Che amava solo perchè amare è bello.

Che non aveva il diritto di sognare per se stessa, perché l'unica se stessa che doveva conoscere era Sephiro.

Che non aveva il diritto di diventare una donna. Perché gli adulti non si limitano a sognare: vivono. E lei ha visto come si fa: è circondata da gente che vive. Da gente che lotta. Che crea e distrugge l'armonia del proprio piccolo e immenso mondo. Perché al mondo vero – quello grande – ci pensa lei.

Eppure, senza accorgersene, è diventata donna. Ha capito che il grande onore di cui le parlavano quando era bambina era in realtà un grande sacrificio, una prigione di cristallo. Non le avevano detto che il cristallo taglia, quello l'ha capito da sola.

Ma Emeraude è nata per servire, anche questo l'ha capito durante le sue lunghe ora di preghiera. Perché, diventando adulti, anche i sogni cambiano nome.

Poi arrivò colui che aveva imparato la Magia delle Tenebre in onore della sua principessa. In memoria del giorno in cui la disperazione era diventata tempesta e si era riversata su Sephiro.
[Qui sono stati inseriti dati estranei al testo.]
== quartz ==
==> flow/design.v <==
`timescale 1ns / 1ps
module rrc_filter #(
	parameter WIDTH = 9
)(
	input logic clk,
	input logic rst,
	input logic signed [WIDTH-1:0] filter_in,
	output logic signed [WIDTH-1:0] filter_out
);
	logic signed [WIDTH-1:0] shift_reg_out [0:31];
	logic signed [2*WIDTH-1:0] mul_sum [0:32];
	logic signed [23:0] acc_sum;
	integer i;
	always @(posedge clk or posedge rst) begin
		if(rst) begin
			for(i = 0; i < 32; i=i+1) begin
				shift_reg_out[i] <= 9'b0;
			end
		end
		else begin
			shift_reg_out[0] <= filter_in;
			for(i = 0; i < 31; i=i+1) begin
				shift_reg_out[i+1] <= shift_reg_out[i];
			end
		end
	end
	multiplier_9b #(.WIDTH(9)) MUL0(.mul_in(filter_in), .coefficient(9'd0), .mul_out(mul_sum[0]));
	multiplier_9b #(.WIDTH(9)) MUL1(.mul_in(shift_reg_out[0]), .coefficient(-9'd1), .mul_out(mul_sum[1]));
	multiplier_9b #(.WIDTH(9)) MUL2(.mul_in(shift_reg_out[1]), .coefficient(9'd1),.mul_out(mul_sum[2]));
	multiplier_9b #(.WIDTH(9)) MUL3(.mul_in(shift_reg_out[2]), .coefficient(9'd0),.mul_out(mul_sum[3]));
	multiplier_9b #(.WIDTH(9)) MUL4(.mul_in(shift_reg_out[3]), .coefficient(-9'd1),.mul_out(mul_sum[4]));
	multiplier_9b #(.WIDTH(9)) MUL5(.mul_in(shift_reg_out[4]), .coefficient(9'd2),.mul_out(mul_sum[5]));
	multiplier_9b #(.WIDTH(9)) MUL6(.mul_in(shift_reg_out[5]), .coefficient(9'd0),.mul_out(mul_sum[6]));
	multiplier_9b #(.WIDTH(9)) MUL7(.mul_in(shift_reg_out[6]), .coefficient(-9'd2),.mul_out(mul_sum[7]));
	multiplier_9b #(.WIDTH(9)) MUL8(.mul_in(shift_reg_out[7]), .coefficient(9'd2),.mul_out(mul_sum[8]));
	multiplier_9b #(.WIDTH(9)) MUL9(.mul_in(shift_reg_out[8]), .coefficient(9'd0),.mul_out(mul_sum[9]));
	multiplier_9b #(.WIDTH(9)) MUL10(.mul_in(shift_reg_out[9]), .coefficient(-9'd6),.mul_out(mul_sum[10]));
	multiplier_9b #(.WIDTH(9)) MUL11(.mul_in(shift_reg_out[10]), .coefficient(9'd8),.mul_out(mul_sum[11]));
	multiplier_9b #(.WIDTH(9)) MUL12(.mul_in(shift_reg_out[11]), .coefficient(9'd10),.mul_out(mul_sum[12]));
	multiplier_9b #(.WIDTH(9)) MUL13(.mul_in(shift_reg_out[12]), .coefficient(-9'd28),.mul_out(mul_sum[13]));
	multiplier_9b #(.WIDTH(9)) MUL14(.mul_in(shift_reg_out[13]), .coefficient(-9'd14),.mul_out(mul_sum[14]));
	multiplier_9b #(.WIDTH(9)) MUL15(.mul_in(shift_reg_out[14]), .coefficient(9'd111),.mul_out(mul_sum[15]));
	multiplier_9b #(.WIDTH(9)) MUL16(.mul_in(shift_reg_out[15]), .coefficient(9'd196),.mul_out(mul_sum[16]));
	multiplier_9b #(.WIDTH(9)) MUL17(.mul_in(shift_reg_out[16]), .coefficient(9'd111),.mul_out(mul_sum[17]));
	multiplier_9b #(.WIDTH(9)) MUL18(.mul_in(shift_reg_out[17]), .coefficient(-9'd14),.mul_out(mul_sum[18]));
	multiplier_9b #(.WIDTH(9)) MUL19(.mul_in(shift_reg_out[18]), .coefficient(-9'd28),.mul_out(mul_sum[19]));
	multiplier_9b #(.WIDTH(9)) MUL20(.mul_in(shift_reg_out[19]), .coefficient(9'd10),.mul_out(mul_sum[20]));
	multiplier_9b #(.WIDTH(9)) MUL21(.mul_in(shift_reg_out[20]), .coefficient(9'd8),.mul_out(mul_sum[21]));
	multiplier_9b #(.WIDTH(9)) MUL22(.mul_in(shift_reg_out[21]), .coefficient(-9'd6),.mul_out(mul_sum[22]));
	multiplier_9b #(.WIDTH(9)) MUL23(.mul_in(shift_reg_out[22]), .coefficient(9'd0),.mul_out(mul_sum[23]));
	multiplier_9b #(.WIDTH(9)) MUL24(.mul_in(shift_reg_out[23]), .coefficient(9'd2),.mul_out(mul_sum[24]));
	multiplier_9b #(.WIDTH(9)) MUL25(.mul_in(shift_reg_out[24]), .coefficient(-9'd2),.mul_out(mul_sum[25]));
	multiplier_9b #(.WIDTH(9)) MUL26(.mul_in(shift_reg_out[25]), .coefficient(9'd0),.mul_out(mul_sum[26]));
	multiplier_9b #(.WIDTH(9)) MUL27(.mul_in(shift_reg_out[26]), .coefficient(9'd2),.mul_out(mul_sum[27]));
	multiplier_9b #(.WIDTH(9)) MUL28(.mul_in(shift_reg_out[27]), .coefficient(-9'd1),.mul_out(mul_sum[28]));
	multiplier_9b #(.WIDTH(9)) MUL29(.mul_in(shift_reg_out[28]), .coefficient(9'd0),.mul_out(mul_sum[29]));
	multiplier_9b #(.WIDTH(9)) MUL30(.mul_in(shift_reg_out[29]), .coefficient(9'd1),.mul_out(mul_sum[30]));
	multiplier_9b #(.WIDTH(9)) MUL31(.mul_in(shift_reg_out[30]), .coefficient(-9'd1),.mul_out(mul_sum[31]));
	multiplier_9b #(.WIDTH(9)) MUL32(.mul_in(shift_reg_out[31]), .coefficient(9'd0),.mul_out(mul_sum[32]));
	always_comb begin : accumulate_sum
		acc_sum = mul_sum[0] + mul_sum[1] + mul_sum[2] + mul_sum[3] + mul_sum[4] + 
		mul_sum[5] + mul_sum[6] + mul_sum[7] + mul_sum[8] + mul_sum[9] + 
		mul_sum[10] + mul_sum[11] + mul_sum[12] + mul_sum[13] + mul_sum[14] + 
		mul_sum[15] + mul_sum[16] + mul_sum[17] + mul_sum[18] + mul_sum[19] + 
		mul_sum[20] + mul_sum[21] + mul_sum[22] + mul_sum[23] + mul_sum[24] + 
		mul_sum[25] + mul_sum[26] + mul_sum[27] + mul_sum[28] + mul_sum[29] + 
		mul_sum[30] + mul_sum[31] + mul_sum[32];  
	end
	logic signed [15:0] trunc_frac_sum;
	assign trunc_frac_sum = acc_sum[23:8];
	always_ff @( posedge clk or posedge rst ) begin : blockName
		if(rst) begin
			filter_out <= 0;
		end
		else if(trunc_frac_sum > 255) begin
			filter_out <= 255;
		end
		else if(trunc_frac_sum < -256) begin
			filter_out <= -256;
		end
		else begin
			filter_out <= trunc_frac_sum;
		end
	end
endmodule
Il sacerdote Zagart stava accanto a lei ogni momento, perché vederla sorridere gli scaldava il cuore e, nel sostenere la sua principessa durante le preghiere quotidiane, pensava di poter aiutare Emeraude a sostenere la sua solitudine.

E così avvenne.

Tanto che la principessa dall'aspetto di una bambina e dal cuore di una donna dimenticò di essere Sephiro e si iniziò ad essere Emeraude.

Ma non dimenticò il significato del suo onore, del suo sacrificio. Non dimenticò mai di essere unica.
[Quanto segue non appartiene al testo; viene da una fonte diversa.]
module debouncer(input raw, input clk, output reg clean);
    reg [9:0]counter;    
    always @(posedge clk) begin
        if(raw) begin
            if(!(&counter))  
                counter <= counter + 1;  
        end else begin
            if(counter != 0) 
                counter <= counter - 1;  
        end
        if(&counter)
            clean <= 1;
        else if(counter == 0)
            clean <= 0;
    end
endmodule
module load_RAM(input clk, rst, en, button, input [15:0]matrices,
                output reg write_en, done, output reg [3:0]ram_addr,
                output reg [7:0]w_ram_data);
    reg [2:0]count;  
    reg [1:0]current;
    always @(*) begin
        case(count)
            0: current = matrices[15:14];    
            1: current = matrices[13:12];
            2: current = matrices[11:10];
            3: current = matrices[9:8];
            4: current = matrices[7:6];
            5: current = matrices[5:4];
            6: current = matrices[3:2];
            7: current = matrices[1:0];  
        endcase
    end    
    always @(posedge clk) begin
        if(rst) begin
            count <= 0;
            write_en <= 0;
            done <= 0;
            ram_addr <= 0;
            w_ram_data <= 0;
        end else if(en && button) begin    
            write_en <= done ? 0 : 1;    
            if(!done) begin     
                ram_addr <= count;
                w_ram_data <= {6'b000000,current};   
                count <= count + 1;
                if(&count)
                    done <= 1;   
            end 
        end else if(done) begin   
            count <= 0;
            write_en <= 0;
            done <= 1;   
            ram_addr <= 0;
            w_ram_data <= 0;
        end 
    end
endmodule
Nei suoi lunghi anni di preghiera aveva imparato che il destino degli esseri unici è la solitudine.

Ricordava perfettamente cosa vide dalla torre più alta del suo castello durante quella tempesta che aveva creato quasi per gioco tanto tempo prima.

I bambini giocano. Gli adulti fanno sul serio.

E se allora le era bastato smettere di piangere per far di nuovo brillare il sole, sapeva che questa volta non sarebbe stato sufficiente.

È facile decidere di fuggire dalla tristezza, è umano scendere a compromessi per evitarla, per estirparla dal nostro animo.

Ma non è possibile fuggire dalla felicità. C'è qualcosa di profondamente egoistico, intrinseco alla natura umana stessa e alla sua sopravvivenza che porta chiunque a cercare la felicità. A svegliarsi al mattino per cominciare a rincorrerla, per lottare per averla e per mantenerla, a lottare doppiamente – o morire – quando si perde.

Ed Emeraude, a cui avevano tolto il diritto di essere una donna, si comportò come una bambina.

Non volle rinunciare a nulla.

Non volle distruggere Sephiro per la propria felicità, ma non volle neppure perderla.

E così la principessa Emeraude decise che, se non poteva lasciare che la felicità l'accompagnasse nella vita, l'avrebbe avuta come compagna nella morte.

Clef capì. Subito. Cercò di dissuaderla, ma sapeva con inoppugnabile certezza che Emeraude non avrebbe mai cambiato idea. Lo sapeva con la certezza di chi pone il proprio dovere davanti alla sua stessa vita. E capì anche che questo ultimo atto non era solo per Sephiro: era anche l'ultimo disperato tentativo di essere felice.

Zagart era un uomo. Un uomo innamorato. E un sacerdote guerriero. Il suo dovere era di proteggere Emeraude. Per lui Sephiro poteva anche sparire. Perché lui che aveva visto Emeraude nella principessa fanciulla, aveva visto la donna e non aveva visto Sephiro.

Dicono che lottò valorosamente e che una lacrima solcò il suo viso quando cadde, rimproverandosi di aver fallito sia come uomo innamorato che come sacerdote e sussurrando al vento il suo amore per Emeraude. Il cielo era nero sopra di lui, i tuoni squarciavano l'aria e i fulmini tagliavano il cielo.

Dicono che Emeraude sorridesse quando cadde sul suo amato. Dopo essersi lanciata sulla spada che brandivano le tre ragazze venute da un altro mondo, in un gesto che sarebbe parso un abbraccio e un ringraziamento se non fosse stato macchiato da tanto sangue.

Dicono che dopo Emeraude molte cose cambiarono. Dicono che chi le successe non accettò quell'enorme sacrificio, ma chiese ad ogni abitante di unire i loro piccoli grandi mondi per costruire nuovamente Sephiro. A ognuno l'onere e l'onore per la propria terra.

E, infine, dicono anche che Sephiro tornò allo stesso splendore in cui viveva ai tempi di Emeraude e di Zagart.

Ma della Foresta del Silenzio rimase solo la leggenda.